Our ROTP layers have one key hyperparameter — the number of feed-forward modules. Applying many modules will lead to highly-precise solutions to (3) but take more time on both feed-forward computation and backpropagation. As aforementioned, we search the number of the modules in the range $[4,16]$ in the above experiments, which can achieve a good trade-off between effectiveness and efficiency. To further demonstrate the robustness of our ROTP layers to the number of feed-forward modules, we consider the ROTP layers with 4-16 feed-forward modules and train the corresponding models on each of the twelve (MIL and graph classification) datasets. Fig. 9 shows the averaged classification accuracy on the twelve datasets with respect to the number of feed-forward modules. The performance of our ROTP layers is stable — the dynamics of the average classification accuracy is smaller than 0.4%.

TABLE IV: The impacts of

\bm{p}_{0}

and

\bm{q}_{0}

on the classification accuracy (%) of NCI1

$\bm{p}_{0}$	$\bm{q}_{0}$	ROTP ${}_{\text{S}}$	ROTP ${}_{\text{B-E}}$	ROTP ${}_{\text{B-Q}}$
Fixed	Fixed	68.27 ${}_{\pm\text{1.06}}$	65.90 ${}_{\pm\text{0.94}}$	65.96 ${}_{\pm\text{0.32}}$
Learned	Fixed	67.97 ${}_{\pm\text{0.48}}$	66.57 ${}_{\pm\text{0.54}}$	66.45 ${}_{\pm\text{0.82}}$
Fixed	Learned	69.86 ${}_{\pm\text{0.45}}$	66.21 ${}_{\pm\text{0.76}}$	66.40 ${}_{\pm\text{0.57}}$
Learned	Learned	68.60 ${}_{\pm\text{0.15}}$	66.45 ${}_{\pm\text{0.23}}$	66.67 ${}_{\pm\text{0.63}}$

*

Each layer has four feed-forward modules.

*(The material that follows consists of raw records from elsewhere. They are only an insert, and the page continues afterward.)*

$ cat config.mk
export PLATFORM = sky130hd
export DESIGN_NAME = sio_shift_port
export DESIGN_NICKNAME = d
export VERILOG_FILES = /design/src/rtl/sio_pkg.sv /design/src/rtl/sio_mclk.sv /design/src/rtl/sio_ssync.sv /design/src/rtl/sio_shifter.sv /design/src/rtl/sio_regs.sv /design/src/rtl/sio_shift_port.sv
export SDC_FILE = /design/constraint.sdc
export NUM_CORES = 1
export LEC_CHECK = 0
export BUFFER_PORTS_ARGS = -buffer_cell sky130_fd_sc_hd__buf_2
export CORE_AREA = 3 3 72 57
export DETAILED_ROUTE_END_ITERATION = 7
export DIE_AREA = 0 0 75 60
export PLACE_DENSITY = 0.67
export RECOVER_POWER = 100
export SLEW_MARGIN = 30
export SYNTH_ARGS = -nofsm -noshare
export SYNTH_HDL_FRONTEND = slang
export SYNTH_SLANG_ARGS = --single-unit
$ cat constraint.sdc
create_clock -name clk -period 1.7 [get_ports clk]
set_input_delay 0.425 -clock clk [delete_from_list [all_inputs] [get_ports clk]]
set_output_delay 0.425 -clock clk [all_outputs]
set_load 0.005 [all_outputs]
$ cat src/rtl/sio_pkg.sv
package sio_pkg;

   // Register addresses on the CPU side
   typedef enum logic [1:0] {
      SIO_CTRL = 2'd0,
      SIO_STAT = 2'd1,
      SIO_DATA = 2'd2,
      SIO_NONE = 2'd3
   } sio_reg_e;

   // Control register field positions
   localparam int CTRL_EN_BIT = 0;
   localparam int CTRL_MS_BIT = 1;

   // Decoded one-cycle bus accesses
   typedef struct packed {
      logic wr_ctrl;
      logic rd_stat;
      logic rd_data;
      logic wr_data;
   } sio_acc_t;

endpackage

$ cat src/rtl/sio_mclk.sv
// Master serial clock generator: free divider while running, pulses for
// the falling and rising serial edges, clock pin register resting high.
module sio_mclk #(
   parameter int CLK_DIV = 4
) (
   input  logic clk,
   input  logic rst_n,
   input  logic start,
   input  logic stop,
   output logic fall,
   output logic rise,
   output logic run,
   output logic sck
);
   localparam int DW = (CLK_DIV > 2) ? $clog2(CLK_DIV) : 1;
   localparam logic [DW-1:0] HALF_V = DW'(CLK_DIV / 2);
   localparam logic [DW-1:0] WRAP_V = DW'(CLK_DIV - 1);

   generate
      if (CLK_DIV < 2 || (CLK_DIV % 2) != 0) begin : g_bad_div
         $error("sio_mclk: CLK_DIV must be even and at least 2");
      end
   endgenerate

   logic [DW-1:0] div_q;
   logic          run_q;
   logic          sck_q;

   assign fall = run_q && (div_q == '0);
   assign rise = run_q && (div_q == HALF_V);
   assign run  = run_q;
   assign sck  = sck_q;

   always_ff @(posedge clk or negedge rst_n) begin
      if (!rst_n) begin
         div_q <= '0;
         run_q <= 1'b0;
         sck_q <= 1'b1;
      end else if (stop) begin
         div_q <= '0;
         run_q <= 1'b0;
         sck_q <= 1'b1;
      end else if (start) begin
         div_q <= '0;
         run_q <= 1'b1;
         sck_q <= 1'b1;
      end else if (run_q) begin
         div_q <= (div_q == WRAP_V) ? '0 : div_q + 1'b1;
         if (fall) sck_q <= 1'b0;
         if (rise) sck_q <= 1'b1;
      end
   end

endmodule

$ cat src/rtl/sio_ssync.sv
// Slave clock front end: synchronizer chain and edge detector.
module sio_ssync #(
   parameter int STAGES = 2
) (
   input  logic clk,
   input  logic rst_n,
   input  logic sck_in,
   output logic fall,
   output logic rise
);
   generate
      if (STAGES < 2) begin : g_bad_stages
         $error("sio_ssync: STAGES must be at least 2");
      end
   endgenerate

   // chain[STAGES-1] is the synchronized level, chain[STAGES] its last value
   logic [STAGES:0] chain;

   always_ff @(posedge clk or negedge rst_n) begin
      if (!rst_n) chain <= '1;
      else        chain <= {chain[STAGES-1:0], sck_in};
   end

   assign fall =  chain[STAGES] && !chain[STAGES-1];
   assign rise = !chain[STAGES] &&  chain[STAGES-1];

endmodule

$ cat src/rtl/sio_shifter.sv
// Shift register, output bit and bit counter shared by both roles.
module sio_shifter #(
   parameter int W = 8
) (
   input  logic         clk,
   input  logic         rst_n,
   input  logic         load,
   input  logic [W-1:0] load_val,
   input  logic         fall,
   input  logic         rise,
   input  logic         clr,
   input  logic         sdi,
   output logic [W-1:0] shreg,
   output logic         sdo,
   output logic [$clog2(W)-1:0] bit_cnt,
   output logic         last
);
   localparam int CW = $clog2(W);
   localparam logic [CW-1:0] TOP_V = CW'(W - 1);

   logic [W-1:0]  sh_q;
   logic          sdo_q;
   logic [CW-1:0] cnt_q;

   assign last    = rise && (cnt_q == TOP_V) && !clr;
   assign shreg   = sh_q;
   assign sdo     = sdo_q;
   assign bit_cnt = cnt_q;

   always_ff @(posedge clk or negedge rst_n) begin
      if (!rst_n) begin
         cnt_q <= '0;
      end else if (clr) begin
         cnt_q <= '0;
      end else if (rise) begin
         cnt_q <= (cnt_q == TOP_V) ? '0 : cnt_q + 1'b1;
      end
   end

   always_ff @(posedge clk or negedge rst_n) begin
      if (!rst_n) begin
         sh_q <= '0;
      end else if (load) begin
         sh_q <= load_val;
      end else if (rise) begin
         sh_q <= {sh_q[W-2:0], sdi};
      end
   end

   always_ff @(posedge clk or negedge rst_n) begin
      if (!rst_n)    sdo_q <= 1'b0;
      else if (fall) sdo_q <= sh_q[W-1];
   end

endmodule

$ cat src/rtl/sio_regs.sv
// Control bits, status flags and the two-step flag clear sequence.
module sio_regs
   import sio_pkg::*;
(
   input  logic     clk,
   input  logic     rst_n,
   input  sio_acc_t acc,
   input  logic     wr_en_bit,
   input  logic     wr_ms_bit,
   input  logic     busy,
   input  logic     last,
   output logic     en,
   output logic     ms,
   output logic     done,
   output logic     coll,
   output logic     armed
);
   logic data_acc;
   assign data_acc = acc.rd_data || acc.wr_data;

   always_ff @(posedge clk or negedge rst_n) begin
      if (!rst_n) begin
         en <= 1'b0;
         ms <= 1'b0;
      end else if (acc.wr_ctrl) begin
         en <= wr_en_bit;
         ms <= wr_ms_bit;
      end
   end

   // Arming: a status read that sees a flag set; consumed by any data access
   always_ff @(posedge clk or negedge rst_n) begin
      if (!rst_n)                         armed <= 1'b0;
      else if (data_acc)                  armed <= 1'b0;
      else if (acc.rd_stat && (done || coll)) armed <= 1'b1;
   end

   always_ff @(posedge clk or negedge rst_n) begin
      if (!rst_n)                    done <= 1'b0;
      else if (last)                 done <= 1'b1;
      else if (data_acc && armed)    done <= 1'b0;
   end

   always_ff @(posedge clk or negedge rst_n) begin
      if (!rst_n)                    coll <= 1'b0;
      else if (data_acc && busy)     coll <= 1'b1;
      else if (data_acc && armed)    coll <= 1'b0;
   end

endmodule

$ cat src/rtl/sio_shift_port.sv
module sio_shift_port
   import sio_pkg::*;
#(
   parameter int DATA_W      = 8,
   parameter int CLK_DIV     = 4,
   parameter int SYNC_STAGES = 2,
   parameter bit HAS_SLAVE   = 1'b1
) (
   input  logic              clk,
   input  logic              rst_n,
   input  logic [1:0]        cpu_addr,
   input  logic              cpu_wr,
   input  logic              cpu_rd,
   input  logic [DATA_W-1:0] cpu_wdata,
   output logic [DATA_W-1:0] cpu_rdata,
   input  logic              sck_in,
   output logic              sck_out,
   output logic              sck_oe,
   input  logic              sdi_in,
   output logic              sdo_out,
   output logic              sdo_oe
);
   localparam int CW = $clog2(DATA_W);

   generate
      if (DATA_W < 4) begin : g_bad_width
         $error("sio_shift_port: DATA_W must be at least 4");
      end
   endgenerate

   sio_acc_t      acc;
   logic          en_q, ms_q, st_done, st_coll, clr_armed;
   logic          busy, load, start, abort;
   logic          m_fall, m_rise, m_run, m_sck;
   logic          s_fall, s_rise;
   logic          sh_fall, sh_rise, sh_last;
   logic [CW-1:0] bit_cnt;
   logic [DATA_W-1:0] shreg;

   // Bus decode
   always_comb begin
      acc.wr_ctrl = cpu_wr && (cpu_addr == SIO_CTRL);
      acc.rd_stat = cpu_rd && (cpu_addr == SIO_STAT);
      acc.rd_data = cpu_rd && (cpu_addr == SIO_DATA);
      acc.wr_data = cpu_wr && (cpu_addr == SIO_DATA);
   end

   assign busy  = m_run || (bit_cnt != '0);
   assign load  = acc.wr_data && !busy;
   assign start = load && en_q && ms_q;
   assign abort = acc.wr_ctrl && !cpu_wdata[CTRL_EN_BIT];

   sio_regs u_regs (
      .clk       (clk),
      .rst_n     (rst_n),
      .acc       (acc),
      .wr_en_bit (cpu_wdata[CTRL_EN_BIT]),
      .wr_ms_bit (cpu_wdata[CTRL_MS_BIT]),
      .busy      (busy),
      .last      (sh_last),
      .en        (en_q),
      .ms        (ms_q),
      .done      (st_done),
      .coll      (st_coll),
      .armed     (clr_armed)
   );

   sio_mclk #(.CLK_DIV(CLK_DIV)) u_mclk (
      .clk   (clk),
      .rst_n (rst_n),
      .start (start),
      .stop  (abort || sh_last),
      .fall  (m_fall),
      .rise  (m_rise),
      .run   (m_run),
      .sck   (m_sck)
   );

   generate
      if (HAS_SLAVE) begin : g_slave
         sio_ssync #(.STAGES(SYNC_STAGES)) u_ssync (
            .clk    (clk),
            .rst_n  (rst_n),
            .sck_in (sck_in),
            .fall   (s_fall),
            .rise   (s_rise)
         );
      end else begin : g_no_slave
         assign s_fall = 1'b0;
         assign s_rise = 1'b0;
      end
   endgenerate

   // Edge source selected by role, gated by the enable
   assign sh_fall = en_q && (ms_q ? m_fall : s_fall);
   assign sh_rise = en_q && (ms_q ? m_rise : s_rise);

   sio_shifter #(.W(DATA_W)) u_shift (
      .clk      (clk),
      .rst_n    (rst_n),
      .load     (load),
      .load_val (cpu_wdata),
      .fall     (sh_fall),
      .rise     (sh_rise),
      .clr      (abort),
      .sdi      (sdi_in),
      .shreg    (shreg),
      .sdo      (sdo_out),
      .bit_cnt  (bit_cnt),
      .last     (sh_last)
   );

   assign sck_out = m_sck;
   assign sck_oe  = en_q && ms_q;
   assign sdo_oe  = en_q;

   always_comb begin
      cpu_rdata = '0;
      case (cpu_addr)
         SIO_CTRL: begin
            cpu_rdata[CTRL_EN_BIT] = en_q;
            cpu_rdata[CTRL_MS_BIT] = ms_q;
         end
         SIO_STAT: begin
            cpu_rdata[DATA_W-1] = st_done;
            cpu_rdata[DATA_W-2] = st_coll;
         end
         SIO_DATA: cpu_rdata = shreg;
         default:  cpu_rdata = '0;
      endcase
   end

endmodule

==> results by group <==
Global routing
  – Met1 usage in global routing: 0.241
  – Met2 Use GR: 0.262
  – Largest net degree at the start of global routing: 25
  – Overflow after GRT: 0
  – All-layer global routing usage: 0.166
  – Global-route wire length before repair: 5750 um
  – Vias in the first global route: 1201
  – GRT met3 Usage: 0.0387
  – Initial antenna violation count: 0
  – Top Usage Layer GRT: met2

Die
  – Initial Util: 0.404
  – Die width: 75 um
  – Top Ports: 28
  – Core area: 3360 um^2
  – Die Y: 60 um
  – Die area: 4500 um^2
  – Core Rows: 18

Layout
  – Antenna cells: 0
  – Layout area overhead: 22.5%
  – Layout Utilization: 0.495
  – Fin nets: 196
  – Fillers: 323
  – Fin cells: 210
  – Layout cell share with drive strength beyond 1: 0.335

Drt
  – DRC viols: 0
  – Remaining antenna violation count: 0
  – Starting DRT DRC Count: 71
  – Routed vias/inst: 5.86
  – Via count: 1231
  – Post-Route WL: 3480 um
  – First drt pass iteration count: 4
  – Post-DR wirelength/cell: 16.6 um

Run status
  – Status: completed

Synthesis
  – Top cells by count, synth: 20 x dfrtp_1, 16 x o21ai_0, 12 x nand3_1, 9 x ha_1
  – Synth cell types: 36
  – Synthesized Nets: 162
  – Number of synthesized flops with an enable pin: 0
  – Yosys warning count: 0
  – Ys flop type: dfrtp_1
  – Seq cells post-synth: 24
  – Synth area leader: dfrtp_1
  – Dominant cells by area after synthesis: dfrtp_1 37%, ha_1 8.3%, dfstp_2 7.8%
  – Mean post-synth cell area: 9.89 um^2
  – Sequential fraction of the synthesis area: 0.447
  – Asr flop ratio synth: 1.00
  – Synthesized area: 1360 um^2
  – Most common cell in the synthesized netlist: dfrtp_1
  – Share of the synthesized area in the top cell type: 0.369
  – Synthesized instance count: 137

Power and ir drop
  – Leakage: 0.767 nW
  – Peak VDD IR: 639 uV
  – Power Total: 0.00229 W
  – P per Cell Area: 1380 nW/um^2

Critical path
  – Worst EP required: 1270 ps
  – Setup CP Type: in -> out
  – CP Max Fanout: 7
  – Element type at the critical path end: primary output
  – Cells on worst reg2reg path: 6
  – CP startpoint kind: primary input
  – Arrival time at the worst endpoint: 1210 ps

Job
  – Max_cap viols: 0

Timing
  – Final Hold Viols: 0
  – Final period demand of the worst path: 1630 ps
  – Hold WS: 246 ps
  – Max Slew Vio Count: 0
  – F_max: 612 MHz
  – Fin Clk Skew: 2.50 ps
  – Relative slew slack: 0.135
  – Worst-Margin Slew: 1300 ps
  – Fin crit share: 0.961
  – Final setup viols: 0

Placement
  – Placed cells: 206
  – Placer Congestion: 0.812
  – Detailed placement HPWL: 2520 um
  – Buffers on Ports: 27

Clock tree
  – Clock Root Buffer: clkbuf_8
  – Postcts setup bufs: 0
  – Number of buffers created by CTS: 3
  – Worst-Skew Late Latency: 270 ps
  – Maximum clock path buffer count: 2
  – CTS Sinks: 24
  – Worst-path clk slew: 80 ps
  – Htree depth: 1
  – CTS tree: done
  – Cts hold-fix bufs: 0

Min path
  – Hold Crit Depth: 1
  – HP Class: in -> reg
-- worst paths after layout --
path	start	endpoint	slack (ps)
setup / recovery	cpu_addr[0]	cpu_rdata[3]	70
hold / removal	sck_in	g_slave.u_ssync.chain[0]	250
min in group asynchronous	rst_n	u_shift.bit_cnt[0]	420
setup reg to reg	u_shift.bit_cnt[0]	u_shift.shreg[1]	100
max in group asynchronous	rst_n	u_regs.armed	520
hold reg to reg	g_slave.u_ssync.chain[0]	g_slave.u_ssync.chain[1]	370
-- through the flow --
step / setup WS (ps) / TNS [ps] / instance area [um^2]
3_5_place_dp: -16.3 / -50.3 / 1570
2_1_floorplan: 112 / 0 / 1360
4_1_cts: 18.7 / 0 / 1620
3_3_place_gp: 7.40 / 0 / 1570
5_1_grt: -2.35 / -2.85 / 1660
6_report: 66.1 / 0 / 1660
-- registers in the layout, summed over array words and instances (netlist names) --
register,count
u_mclk.run,1
u_mclk.sck,1
u_shift.shreg,8
u_shift.bit_cnt,3
u_regs.armed,1
u_shift.sdo,1
u_regs.done,1
g_slave.u_ssync.chain,3
u_regs.ms,1
u_regs.coll,1
u_mclk.div_q,2
u_regs.en,1
-- where the power goes --
part           internal (W)  total [W]  switching [W]
combinational      0.000431   0.000883       0.000452
sequential         0.000800    0.00101       0.000213
clock              0.000207   0.000391       0.000184
-- logic make-up after synthesis --
logic type / after synthesis / share of synthesized area
AND/OR/NAND/NOR: 47 / 0.211
AO/OA/AOI/OAI: 38 / 0.175
adder cells (fa/ha/maj): 9 / 0.0831
buffers and inverters: 15 / 0.0526
multiplexers: 4 / 0.0323
flip-flops: 24 / 0.447
-- cells in the final DEF (no fill, tap or decap), types with 2 or more instances in the layout --
cell	instances
ha_1	8
nand2_1	5
dfstp_2	2
inv_1	8
and2_1	4
nand3_1	11
clkbuf_1	3
buf_2	25
nor3_1	4
nor4_1	2
nor3b_1	2
a22oi_1	2
dfrtp_1	20
a22o_1	2
nor2b_1	2
nor2_1	2
a21oi_1	4
nor3_2	4
mux2_2	3
clkbuf_8	4
o21ai_0	16
a31oi_1	8
dfstp_1	2
buf_4	8
-- timing repair --
item                                   CTS  global route
endpoints found under the hold margin    0             0
setup endpoints to repair                4            14
resized for setup                        1             8
pin swaps                                0             1
-- worst max-delay path, stage by stage --
cell	delay (ps)
buf_2	110
inv_1	110
ha_4	180
buf_4	160
and2_1	120
buf_2	110
-- metal layers --
metal,vias up,part of all wire
li1,571,-
met1,599,0.45
met2,61,0.45
met3,0,0.099
met4,0,0
met5,-,0
-- final cells by class --
| type | instances | area, um^2 | area share |
|---|---|---|---|
| Clock buffer | 4 | 55.1 | 0.0332 |
| Inverter | 8 | 30.0 | 0.0181 |
| Multi-Input combinational cell | 98 | 723 | 0.436 |
| Sequential cell | 24 | 606 | 0.365 |
| Tap cell | 40 | 50.0 | 0.0301 |
| Timing Repair Buffer | 36 | 196 | 0.118 |
No activity file was read; power rests on OpenSTA's default activity.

Besides the number of the feed-forward modules, we also consider the settings of the prior distributions ( $i.e.$ , $\bm{p}_{0}$ and $\bm{q}_{0}$ ). As mentioned in Section 4, we can fix them as uniform distributions or learn them by a self-attention model. Take the NCI1 dataset as an example. Table IV presents the learning results of our methods under different settings of $\bm{p}_{0}$ and $\bm{q}_{0}$ . Our ROTP layers are robust to their settings — the learning results do not change a lot under different settings. Therefore, we fix $\bm{p}_{0}$ and $\bm{q}_{0}$ as uniform distributions in the above experiments. Under this simple setting, our ROTP layers have already achieved encouraging results.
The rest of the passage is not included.